Going down the data below, set down exactly the line with "p_leak_uw = 0.000771" and each line after it through the line with "violations = negative setup slack"; no other lines.

::::

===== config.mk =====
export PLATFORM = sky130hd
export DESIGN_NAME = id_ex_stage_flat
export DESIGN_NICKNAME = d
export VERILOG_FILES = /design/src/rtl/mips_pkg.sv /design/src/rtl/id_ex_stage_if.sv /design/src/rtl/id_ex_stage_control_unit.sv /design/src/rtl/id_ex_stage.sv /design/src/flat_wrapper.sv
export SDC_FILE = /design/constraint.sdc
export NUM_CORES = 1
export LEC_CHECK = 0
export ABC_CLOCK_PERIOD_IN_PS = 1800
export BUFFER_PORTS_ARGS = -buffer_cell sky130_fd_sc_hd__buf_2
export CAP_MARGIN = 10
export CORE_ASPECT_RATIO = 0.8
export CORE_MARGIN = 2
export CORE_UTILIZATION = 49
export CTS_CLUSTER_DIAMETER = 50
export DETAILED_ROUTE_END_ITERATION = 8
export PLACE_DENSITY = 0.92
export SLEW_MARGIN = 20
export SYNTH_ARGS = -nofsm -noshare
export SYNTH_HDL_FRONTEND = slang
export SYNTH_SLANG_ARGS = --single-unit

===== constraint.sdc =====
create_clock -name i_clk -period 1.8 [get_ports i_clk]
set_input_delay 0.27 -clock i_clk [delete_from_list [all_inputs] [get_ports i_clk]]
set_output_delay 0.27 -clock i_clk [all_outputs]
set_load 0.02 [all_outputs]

::::

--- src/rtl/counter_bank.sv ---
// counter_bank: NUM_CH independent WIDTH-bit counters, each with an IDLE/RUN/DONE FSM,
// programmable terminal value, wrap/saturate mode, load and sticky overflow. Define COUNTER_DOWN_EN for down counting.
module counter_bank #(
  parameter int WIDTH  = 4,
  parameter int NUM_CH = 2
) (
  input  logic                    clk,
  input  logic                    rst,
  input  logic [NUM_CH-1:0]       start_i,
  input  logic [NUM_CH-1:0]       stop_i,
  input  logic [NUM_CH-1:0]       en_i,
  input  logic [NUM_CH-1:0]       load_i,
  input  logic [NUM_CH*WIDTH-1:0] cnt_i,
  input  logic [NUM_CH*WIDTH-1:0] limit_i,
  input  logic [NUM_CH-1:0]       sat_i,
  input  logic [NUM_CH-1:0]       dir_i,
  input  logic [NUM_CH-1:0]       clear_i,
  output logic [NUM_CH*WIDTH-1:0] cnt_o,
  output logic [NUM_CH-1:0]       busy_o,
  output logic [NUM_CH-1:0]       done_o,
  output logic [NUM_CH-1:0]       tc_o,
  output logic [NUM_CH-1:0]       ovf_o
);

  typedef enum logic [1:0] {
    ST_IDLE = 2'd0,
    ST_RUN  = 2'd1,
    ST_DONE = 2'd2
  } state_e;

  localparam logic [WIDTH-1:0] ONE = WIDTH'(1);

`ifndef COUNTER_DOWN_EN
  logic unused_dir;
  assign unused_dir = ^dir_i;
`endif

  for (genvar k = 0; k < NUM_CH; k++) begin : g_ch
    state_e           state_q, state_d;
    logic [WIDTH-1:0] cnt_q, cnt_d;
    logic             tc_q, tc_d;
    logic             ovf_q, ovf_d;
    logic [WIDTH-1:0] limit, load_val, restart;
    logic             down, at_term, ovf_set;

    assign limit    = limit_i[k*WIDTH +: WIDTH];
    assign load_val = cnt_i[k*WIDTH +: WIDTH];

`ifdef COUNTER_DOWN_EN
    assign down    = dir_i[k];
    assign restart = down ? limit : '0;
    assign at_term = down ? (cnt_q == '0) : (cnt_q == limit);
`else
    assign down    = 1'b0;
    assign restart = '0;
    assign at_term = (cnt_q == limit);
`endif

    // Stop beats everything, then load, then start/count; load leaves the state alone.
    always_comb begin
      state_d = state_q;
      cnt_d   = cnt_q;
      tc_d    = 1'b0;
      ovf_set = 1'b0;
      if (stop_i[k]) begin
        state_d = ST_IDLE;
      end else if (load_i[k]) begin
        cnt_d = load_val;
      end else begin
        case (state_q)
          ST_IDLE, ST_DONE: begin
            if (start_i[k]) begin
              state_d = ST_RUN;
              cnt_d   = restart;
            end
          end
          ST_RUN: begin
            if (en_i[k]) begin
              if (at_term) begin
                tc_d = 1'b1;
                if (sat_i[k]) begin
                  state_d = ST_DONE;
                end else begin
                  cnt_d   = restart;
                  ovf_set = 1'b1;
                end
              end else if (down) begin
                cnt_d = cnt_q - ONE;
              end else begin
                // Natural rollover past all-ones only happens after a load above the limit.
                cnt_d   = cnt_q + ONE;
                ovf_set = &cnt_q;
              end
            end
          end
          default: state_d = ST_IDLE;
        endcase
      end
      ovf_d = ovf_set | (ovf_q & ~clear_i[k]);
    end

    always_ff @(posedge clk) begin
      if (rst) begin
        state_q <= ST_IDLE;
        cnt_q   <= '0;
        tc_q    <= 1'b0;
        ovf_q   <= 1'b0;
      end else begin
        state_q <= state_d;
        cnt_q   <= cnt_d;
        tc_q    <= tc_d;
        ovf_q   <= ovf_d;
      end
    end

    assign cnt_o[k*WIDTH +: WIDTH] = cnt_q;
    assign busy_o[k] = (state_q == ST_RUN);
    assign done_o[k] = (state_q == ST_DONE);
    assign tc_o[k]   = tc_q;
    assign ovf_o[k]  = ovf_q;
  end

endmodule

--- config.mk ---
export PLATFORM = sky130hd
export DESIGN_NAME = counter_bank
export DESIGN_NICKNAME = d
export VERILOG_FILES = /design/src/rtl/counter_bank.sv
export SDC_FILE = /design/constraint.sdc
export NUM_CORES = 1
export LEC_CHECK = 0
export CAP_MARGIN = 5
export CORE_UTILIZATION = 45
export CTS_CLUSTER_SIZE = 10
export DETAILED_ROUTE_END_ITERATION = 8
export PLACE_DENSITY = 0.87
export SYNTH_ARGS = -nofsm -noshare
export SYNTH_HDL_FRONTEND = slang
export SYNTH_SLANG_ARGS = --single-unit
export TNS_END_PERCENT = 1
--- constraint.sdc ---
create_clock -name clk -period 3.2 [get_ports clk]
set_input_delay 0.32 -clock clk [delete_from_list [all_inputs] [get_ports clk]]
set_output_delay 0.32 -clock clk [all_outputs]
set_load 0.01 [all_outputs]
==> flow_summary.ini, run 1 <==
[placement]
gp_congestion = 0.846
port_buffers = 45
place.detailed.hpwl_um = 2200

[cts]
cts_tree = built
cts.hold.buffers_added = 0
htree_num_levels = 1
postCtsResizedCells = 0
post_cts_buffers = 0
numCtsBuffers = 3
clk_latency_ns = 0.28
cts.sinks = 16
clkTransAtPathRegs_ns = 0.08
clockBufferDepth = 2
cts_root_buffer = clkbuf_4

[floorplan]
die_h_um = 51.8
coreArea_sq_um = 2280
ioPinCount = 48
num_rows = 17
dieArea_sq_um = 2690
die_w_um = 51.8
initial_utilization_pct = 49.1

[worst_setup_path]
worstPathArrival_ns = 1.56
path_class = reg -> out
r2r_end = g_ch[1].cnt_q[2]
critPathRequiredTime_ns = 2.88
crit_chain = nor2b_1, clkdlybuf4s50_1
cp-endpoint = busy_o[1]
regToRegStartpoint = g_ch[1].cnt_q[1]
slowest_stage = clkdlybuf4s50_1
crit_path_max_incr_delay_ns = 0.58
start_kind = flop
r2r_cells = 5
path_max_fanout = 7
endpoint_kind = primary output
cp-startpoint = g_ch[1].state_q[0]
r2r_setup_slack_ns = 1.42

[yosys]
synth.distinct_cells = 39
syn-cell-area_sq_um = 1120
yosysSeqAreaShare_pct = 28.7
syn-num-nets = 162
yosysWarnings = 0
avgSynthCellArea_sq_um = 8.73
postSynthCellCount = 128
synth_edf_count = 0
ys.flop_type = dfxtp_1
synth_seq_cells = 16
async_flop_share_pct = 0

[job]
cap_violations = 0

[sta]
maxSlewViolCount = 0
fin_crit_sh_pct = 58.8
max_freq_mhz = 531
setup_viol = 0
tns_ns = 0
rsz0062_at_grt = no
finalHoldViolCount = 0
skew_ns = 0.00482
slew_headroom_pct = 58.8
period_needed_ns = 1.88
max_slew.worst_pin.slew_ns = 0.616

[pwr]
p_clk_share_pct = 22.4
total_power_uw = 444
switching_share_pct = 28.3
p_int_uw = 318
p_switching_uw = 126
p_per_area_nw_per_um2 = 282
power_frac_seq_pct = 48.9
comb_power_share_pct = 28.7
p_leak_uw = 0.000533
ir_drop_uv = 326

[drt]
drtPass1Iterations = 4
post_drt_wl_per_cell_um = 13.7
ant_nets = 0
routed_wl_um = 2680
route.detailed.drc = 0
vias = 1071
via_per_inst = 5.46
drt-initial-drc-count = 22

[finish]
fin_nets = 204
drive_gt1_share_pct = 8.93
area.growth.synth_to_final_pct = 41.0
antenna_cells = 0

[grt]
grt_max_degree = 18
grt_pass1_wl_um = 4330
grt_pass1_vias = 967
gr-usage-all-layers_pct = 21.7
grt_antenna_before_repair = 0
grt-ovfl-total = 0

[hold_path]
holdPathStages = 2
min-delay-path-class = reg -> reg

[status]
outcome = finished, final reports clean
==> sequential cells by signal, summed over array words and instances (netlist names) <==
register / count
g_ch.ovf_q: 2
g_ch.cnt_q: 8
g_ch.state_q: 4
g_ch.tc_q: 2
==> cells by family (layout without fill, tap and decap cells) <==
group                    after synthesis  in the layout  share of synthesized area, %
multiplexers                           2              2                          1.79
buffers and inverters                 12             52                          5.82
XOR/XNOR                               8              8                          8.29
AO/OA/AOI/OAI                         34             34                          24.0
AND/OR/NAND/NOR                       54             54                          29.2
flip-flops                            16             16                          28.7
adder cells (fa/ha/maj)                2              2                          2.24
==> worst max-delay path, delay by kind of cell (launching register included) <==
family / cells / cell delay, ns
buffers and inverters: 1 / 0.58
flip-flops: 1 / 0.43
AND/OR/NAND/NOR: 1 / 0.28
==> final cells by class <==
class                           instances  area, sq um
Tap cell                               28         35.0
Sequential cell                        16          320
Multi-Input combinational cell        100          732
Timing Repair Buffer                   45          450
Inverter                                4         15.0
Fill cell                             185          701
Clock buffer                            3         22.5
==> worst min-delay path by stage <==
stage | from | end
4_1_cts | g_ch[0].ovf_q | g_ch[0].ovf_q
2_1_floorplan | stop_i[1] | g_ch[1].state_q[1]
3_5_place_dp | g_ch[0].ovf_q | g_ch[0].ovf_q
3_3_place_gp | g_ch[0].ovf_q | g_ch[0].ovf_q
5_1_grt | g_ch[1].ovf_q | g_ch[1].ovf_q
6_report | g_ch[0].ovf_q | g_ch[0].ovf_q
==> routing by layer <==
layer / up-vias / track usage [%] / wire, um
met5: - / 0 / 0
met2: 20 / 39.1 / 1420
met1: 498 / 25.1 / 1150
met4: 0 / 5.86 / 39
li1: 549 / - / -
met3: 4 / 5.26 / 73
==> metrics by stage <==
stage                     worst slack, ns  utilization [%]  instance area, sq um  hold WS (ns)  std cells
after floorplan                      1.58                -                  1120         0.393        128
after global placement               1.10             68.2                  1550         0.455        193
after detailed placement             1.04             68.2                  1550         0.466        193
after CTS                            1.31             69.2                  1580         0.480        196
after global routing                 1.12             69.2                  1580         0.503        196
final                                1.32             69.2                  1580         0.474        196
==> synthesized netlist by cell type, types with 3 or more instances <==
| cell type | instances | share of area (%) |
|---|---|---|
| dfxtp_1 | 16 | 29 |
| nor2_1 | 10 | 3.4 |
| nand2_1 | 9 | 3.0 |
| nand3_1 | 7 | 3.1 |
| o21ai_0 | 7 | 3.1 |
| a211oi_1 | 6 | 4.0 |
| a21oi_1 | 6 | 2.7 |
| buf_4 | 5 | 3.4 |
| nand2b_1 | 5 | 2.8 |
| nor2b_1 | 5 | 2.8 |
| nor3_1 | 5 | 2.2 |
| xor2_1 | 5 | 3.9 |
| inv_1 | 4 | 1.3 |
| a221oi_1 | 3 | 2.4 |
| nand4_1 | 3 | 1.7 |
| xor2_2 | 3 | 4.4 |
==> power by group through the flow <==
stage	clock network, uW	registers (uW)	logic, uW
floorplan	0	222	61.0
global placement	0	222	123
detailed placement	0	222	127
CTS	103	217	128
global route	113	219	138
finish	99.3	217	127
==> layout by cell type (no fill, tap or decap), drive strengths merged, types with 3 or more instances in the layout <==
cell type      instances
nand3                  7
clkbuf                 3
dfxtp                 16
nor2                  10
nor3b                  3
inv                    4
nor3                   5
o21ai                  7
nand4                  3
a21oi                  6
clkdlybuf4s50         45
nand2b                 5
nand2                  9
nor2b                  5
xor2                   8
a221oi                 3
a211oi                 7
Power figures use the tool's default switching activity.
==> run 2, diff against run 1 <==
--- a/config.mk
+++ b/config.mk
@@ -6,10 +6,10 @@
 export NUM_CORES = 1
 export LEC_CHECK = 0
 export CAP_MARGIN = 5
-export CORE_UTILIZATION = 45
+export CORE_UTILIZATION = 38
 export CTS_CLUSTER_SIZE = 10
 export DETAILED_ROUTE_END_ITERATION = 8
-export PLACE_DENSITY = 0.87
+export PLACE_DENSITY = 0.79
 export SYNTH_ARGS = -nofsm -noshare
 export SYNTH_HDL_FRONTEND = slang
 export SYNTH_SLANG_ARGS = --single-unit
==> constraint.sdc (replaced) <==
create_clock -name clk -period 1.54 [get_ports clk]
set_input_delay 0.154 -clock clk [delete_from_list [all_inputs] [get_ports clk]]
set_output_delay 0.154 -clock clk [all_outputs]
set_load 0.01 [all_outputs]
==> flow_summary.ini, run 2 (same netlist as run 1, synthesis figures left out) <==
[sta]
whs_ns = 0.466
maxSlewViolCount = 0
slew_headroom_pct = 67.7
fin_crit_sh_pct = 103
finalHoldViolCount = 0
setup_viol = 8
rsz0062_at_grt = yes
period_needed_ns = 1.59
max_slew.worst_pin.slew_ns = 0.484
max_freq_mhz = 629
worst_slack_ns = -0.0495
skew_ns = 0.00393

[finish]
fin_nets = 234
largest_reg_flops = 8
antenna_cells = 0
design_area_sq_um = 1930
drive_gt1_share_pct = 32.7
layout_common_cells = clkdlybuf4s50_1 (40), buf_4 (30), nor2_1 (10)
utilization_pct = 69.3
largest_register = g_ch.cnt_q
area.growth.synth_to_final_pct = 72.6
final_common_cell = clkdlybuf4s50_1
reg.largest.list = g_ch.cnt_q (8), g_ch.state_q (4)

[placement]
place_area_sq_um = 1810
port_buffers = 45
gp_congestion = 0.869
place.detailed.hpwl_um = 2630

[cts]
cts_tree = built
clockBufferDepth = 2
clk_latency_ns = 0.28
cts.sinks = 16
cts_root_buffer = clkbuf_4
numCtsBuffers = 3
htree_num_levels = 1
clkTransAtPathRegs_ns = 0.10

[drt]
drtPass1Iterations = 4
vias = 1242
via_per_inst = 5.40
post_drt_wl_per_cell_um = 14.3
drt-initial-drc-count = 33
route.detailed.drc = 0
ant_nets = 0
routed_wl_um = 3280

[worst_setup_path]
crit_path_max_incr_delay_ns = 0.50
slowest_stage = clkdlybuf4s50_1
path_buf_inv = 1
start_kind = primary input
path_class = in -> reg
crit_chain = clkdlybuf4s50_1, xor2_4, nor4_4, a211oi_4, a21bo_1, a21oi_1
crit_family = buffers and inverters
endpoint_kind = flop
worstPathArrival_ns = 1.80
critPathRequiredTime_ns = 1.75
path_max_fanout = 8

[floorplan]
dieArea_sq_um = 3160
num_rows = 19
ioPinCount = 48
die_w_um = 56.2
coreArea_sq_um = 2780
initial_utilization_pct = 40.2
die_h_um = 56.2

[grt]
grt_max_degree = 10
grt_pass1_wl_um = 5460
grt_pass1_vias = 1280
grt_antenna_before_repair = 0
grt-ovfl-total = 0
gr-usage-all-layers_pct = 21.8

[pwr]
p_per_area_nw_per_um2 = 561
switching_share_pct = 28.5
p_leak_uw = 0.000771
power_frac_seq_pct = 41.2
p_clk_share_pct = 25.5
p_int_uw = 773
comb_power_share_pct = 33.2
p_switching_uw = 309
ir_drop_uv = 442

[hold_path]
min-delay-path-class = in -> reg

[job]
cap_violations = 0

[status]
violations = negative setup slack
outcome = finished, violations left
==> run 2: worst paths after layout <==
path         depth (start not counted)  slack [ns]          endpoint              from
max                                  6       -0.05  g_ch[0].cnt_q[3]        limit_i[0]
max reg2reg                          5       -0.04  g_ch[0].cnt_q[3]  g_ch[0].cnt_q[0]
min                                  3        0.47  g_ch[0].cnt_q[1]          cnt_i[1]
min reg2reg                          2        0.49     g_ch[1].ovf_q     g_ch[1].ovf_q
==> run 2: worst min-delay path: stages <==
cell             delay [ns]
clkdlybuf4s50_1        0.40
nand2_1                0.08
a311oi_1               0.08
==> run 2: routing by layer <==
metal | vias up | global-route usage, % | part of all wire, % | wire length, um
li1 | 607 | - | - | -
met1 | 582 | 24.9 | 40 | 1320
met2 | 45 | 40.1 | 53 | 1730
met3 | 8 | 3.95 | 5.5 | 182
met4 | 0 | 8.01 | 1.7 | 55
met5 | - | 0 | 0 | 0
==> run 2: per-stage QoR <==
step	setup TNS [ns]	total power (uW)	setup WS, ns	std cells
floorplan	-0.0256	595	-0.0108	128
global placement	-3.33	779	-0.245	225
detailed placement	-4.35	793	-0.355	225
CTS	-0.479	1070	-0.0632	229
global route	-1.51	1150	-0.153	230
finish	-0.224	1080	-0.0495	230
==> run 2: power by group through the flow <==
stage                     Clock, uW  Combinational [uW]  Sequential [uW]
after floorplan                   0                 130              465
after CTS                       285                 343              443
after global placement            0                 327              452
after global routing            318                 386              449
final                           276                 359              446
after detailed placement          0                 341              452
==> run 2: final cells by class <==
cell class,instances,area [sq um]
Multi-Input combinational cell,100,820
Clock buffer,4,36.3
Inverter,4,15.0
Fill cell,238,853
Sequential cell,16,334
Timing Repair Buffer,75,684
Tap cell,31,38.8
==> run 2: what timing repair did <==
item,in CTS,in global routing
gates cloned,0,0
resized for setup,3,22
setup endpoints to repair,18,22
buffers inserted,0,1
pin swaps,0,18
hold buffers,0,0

::::

▸ **RESPONSE AREA**
p_leak_uw = 0.000771
power_frac_seq_pct = 41.2
p_clk_share_pct = 25.5
p_int_uw = 773
comb_power_share_pct = 33.2
p_switching_uw = 309
ir_drop_uv = 442

[hold_path]
min-delay-path-class = in -> reg

[job]
cap_violations = 0

[status]
violations = negative setup slack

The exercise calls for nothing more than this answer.